Moving in the middle of a pandemic is as much fun as it sounds, blah. My family opted to wait until AFTER I moved to arrive like the cavalry, so I was on my own for most of the purging and packing, not to mention the transfer. From the time I signed the mortgage and got the keys, it was literally one carload at a time for three weeks. I couldn’t go anywhere without cable and internet because I was still hosting my radio show from the super-secret home base. Install appointments were hard to come by, so I had to wait. As painstakingly slow as the process seemed, I know now the time was a blessing. The strain was spread out over more than a month, ha. And the yardwork. Not sure when I decided I was superwoman who could lift a lawnmower in and out of my car (not kidding), but caring for two yards over six weeks convinced me my higher calling in life is not landscaping!

The friends who showed up (don’t we all need those??) decided to help by hiring a crew to shuttle the furniture to the new house. It was quick and easy, done in under three hours since I’d already moved the boxes, clothes, closets and kitchen myself. But that Saturday morning and those few hours were a great reminder of the person I want to be: the kind who shows up even when it’s inconvenient and “risky.” They say the best friends in life are the ones who help you move. I say the best friends in life are the ones who help you move in a pandemic while the New York City metro is considered ground zero in the US. An unforgettable lesson that was hammered into my soul last spring: prayers are powerful and they move mountains; sometimes prayer is the only help we can offer. But when it’s not, showing up can make a world of difference. For that and everything else the last eight years, THANK YOU, Gretchen and Scott!

I’ll be honest. Multiple times during my first week in the house, I cried my eyes out and wondered if I made a huge mistake. The place was filthy. I should’ve paid more attention during the final inspection, but I didn’t. So I spent the first week scrubbing, screaming and stressing. I was disgusted, exhausted and overwhelmed. Mom kept telling me the family would be there soon. She was right–they pitched in with the cleaning immediately–but those first seven days turned into a bonding experience for me and my new abode. That first week riding an emotional roller coaster transformed my little house into a home (and gave me hysterical stories to share on the radio). All the effort–the blood, sweat and tears–changed the way I look at this house, with all its flaws and quirks and challenges. Just like a cherished relationship, the effort is an investment and worth all the trouble.

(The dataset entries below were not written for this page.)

### src/rtl/adc_stream_packer.sv
// Packs pairs of 32-bit ADC I/Q samples into 64-bit AXIS words, gated by a
// PPS-armed capture FSM, with a small output FIFO and drop counter.
module adc_stream_packer
   import adc_pack_pkg::*;
#(
   parameter int C_S00_AXIS_TDATA_WIDTH = SAMPLE_W,
   parameter int C_M00_AXIS_TDATA_WIDTH = WORD_W,
   parameter int FIFO_DEPTH             = 4
) (
   input  logic                              s01_axis_aclk,
   input  logic                              s01_axis_aresetn,
   input  logic [C_S00_AXIS_TDATA_WIDTH-1:0] s00_axis_tdata,
   input  logic                              s00_axis_tvalid,
   output logic                              s00_axis_tready,
   input  logic                              enable,
   input  logic                              test_mode,
   input  logic                              pps_comp,
   output logic [C_M00_AXIS_TDATA_WIDTH-1:0] m00_axis_tdata,
   output logic                              m00_axis_tvalid,
   input  logic                              m00_axis_tready,
   output logic [OVF_W-1:0]                  overflow_count,
   output logic [1:0]                        state_o
);

   logic pps_meta_q, pps_sync_q, pps_prev_q, pps_rise_q;
   logic tready_q;

   state_e state_q, state_d;
   logic   run_entry, arm_entry, accept;

   logic                              phase_q;
   logic [C_S00_AXIS_TDATA_WIDTH-1:0] hold_q;
   logic [C_M00_AXIS_TDATA_WIDTH-1:0] word_q;
   logic                              push_q;
   logic [C_M00_AXIS_TDATA_WIDTH-1:0] pattern_q;
   logic [OVF_W-1:0]                  ovf_q;

   logic fifo_full, fifo_empty, fifo_valid, fifo_pop, drop;

   // Two-flop synchroniser followed by a registered rising-edge pulse.
   always_ff @(posedge s01_axis_aclk or negedge s01_axis_aresetn) begin
      if (!s01_axis_aresetn) begin
         pps_meta_q <= 1'b0;
         pps_sync_q <= 1'b0;
         pps_prev_q <= 1'b0;
         pps_rise_q <= 1'b0;
         tready_q   <= 1'b0;
      end else begin
         pps_meta_q <= pps_comp;
         pps_sync_q <= pps_meta_q;
         pps_prev_q <= pps_sync_q;
         pps_rise_q <= pps_sync_q & ~pps_prev_q;
         tready_q   <= 1'b1;
      end
   end

   always_ff @(posedge s01_axis_aclk or negedge s01_axis_aresetn) begin
      if (!s01_axis_aresetn) state_q <= IDLE;
      else                   state_q <= state_d;
   end

   always_comb begin
      state_d = state_q;
      unique case (state_q)
         IDLE:    if (enable) state_d = ARMED;
         ARMED:   if (pps_rise_q) state_d = RUN;
         RUN:     state_d = RUN;
         default: state_d = IDLE;
      endcase
      // Disable wins over a coincident PPS edge.
      if (!enable) state_d = IDLE;
   end

   assign run_entry = (state_q != RUN) && (state_d == RUN);
   assign arm_entry = (state_q == IDLE) && (state_d == ARMED);
   assign accept    = (state_q == RUN) && s00_axis_tvalid;

   // A stale half word left over from the previous run is dropped by
   // clearing the phase on the next RUN entry.
   always_ff @(posedge s01_axis_aclk or negedge s01_axis_aresetn) begin
      if (!s01_axis_aresetn) begin
         phase_q   <= 1'b0;
         hold_q    <= '0;
         word_q    <= '0;
         push_q    <= 1'b0;
         pattern_q <= '0;
      end else begin
         push_q <= 1'b0;
         if (run_entry) begin
            phase_q   <= 1'b0;
            pattern_q <= '0;
         end else if (accept) begin
            if (!phase_q) begin
               hold_q  <= s00_axis_tdata;
               phase_q <= 1'b1;
            end else begin
               phase_q   <= 1'b0;
               push_q    <= 1'b1;
               word_q    <= test_mode ? pattern_q : {s00_axis_tdata, hold_q};
               pattern_q <= pattern_q + 1'b1;
            end
         end
      end
   end

   assign fifo_pop = ~fifo_empty & m00_axis_tready;
   assign drop     = push_q & fifo_full & ~fifo_pop;

   always_ff @(posedge s01_axis_aclk or negedge s01_axis_aresetn) begin
      if (!s01_axis_aresetn)            ovf_q <= '0;
      else if (arm_entry)               ovf_q <= '0;
      else if (drop && (ovf_q != '1))   ovf_q <= ovf_q + 1'b1;
   end

   adc_pack_fifo #(
      .DEPTH (FIFO_DEPTH),
      .WIDTH (C_M00_AXIS_TDATA_WIDTH)
   ) u_fifo (
      .clk_i   (s01_axis_aclk),
      .rst_ni  (s01_axis_aresetn),
      .push_i  (push_q),
      .data_i  (word_q),
      .pop_i   (m00_axis_tready),
      .data_o  (m00_axis_tdata),
      .valid_o (fifo_valid),
      .full_o  (fifo_full),
      .empty_o (fifo_empty)
   );

   assign m00_axis_tvalid = fifo_valid;
   assign s00_axis_tready = tready_q;
   assign overflow_count  = ovf_q;
   assign state_o         = state_q;

endmodule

There are so many sweet and precious moments I’ll remember: making up the bed for the first time; watching my family pull weeds, clean out the shed and trim bushes on a blazing hot Sunday; following Penny on a walk three days in when she already knew which yard was ours; the neighbors introducing themselves; seeing all the flowers bloom–peonies, roses, hydrangeas, orange lilies and some crazy butterfly bush; tearing up when my Grammy Helen’s face appeared on Skype; playing my piano the first time; putting up the Christmas tree!! One of my ultimate memories from the first nine months will always be gazing out the window during a blizzard that dropped 20 inches of beautiful snow and listening to the quiet all around me. Blissful.

You can find plenty of greeting card cliches to define “home.” It’s where the heart is, where the pets (and dog hair) are, where we hang our hats and dreams. All of these can be true. Home can also be where we grew up or simply where we reside. I’ve come to understand that my journey was always meant to be more complicated.

Of course, I will ALWAYS be at home wherever I’m with family, even if it’s not my primary address. But over the last year, HOME means so much more. My new home is how I survived the pandemic. Pouring my time and energy into this project reminded me that 2020 wasn’t a total loss. I am blessed beyond measure. My new home keeps me thankful and offers perspective from a God who’s always in control.

For me, home is a sigh of a relief. Home is comfort. Home is letting my guard down. Home is safety and solace. Home is where the people I love are always welcome, day or night. Home isn’t always calm; but my home is peace, the kind that’s priceless.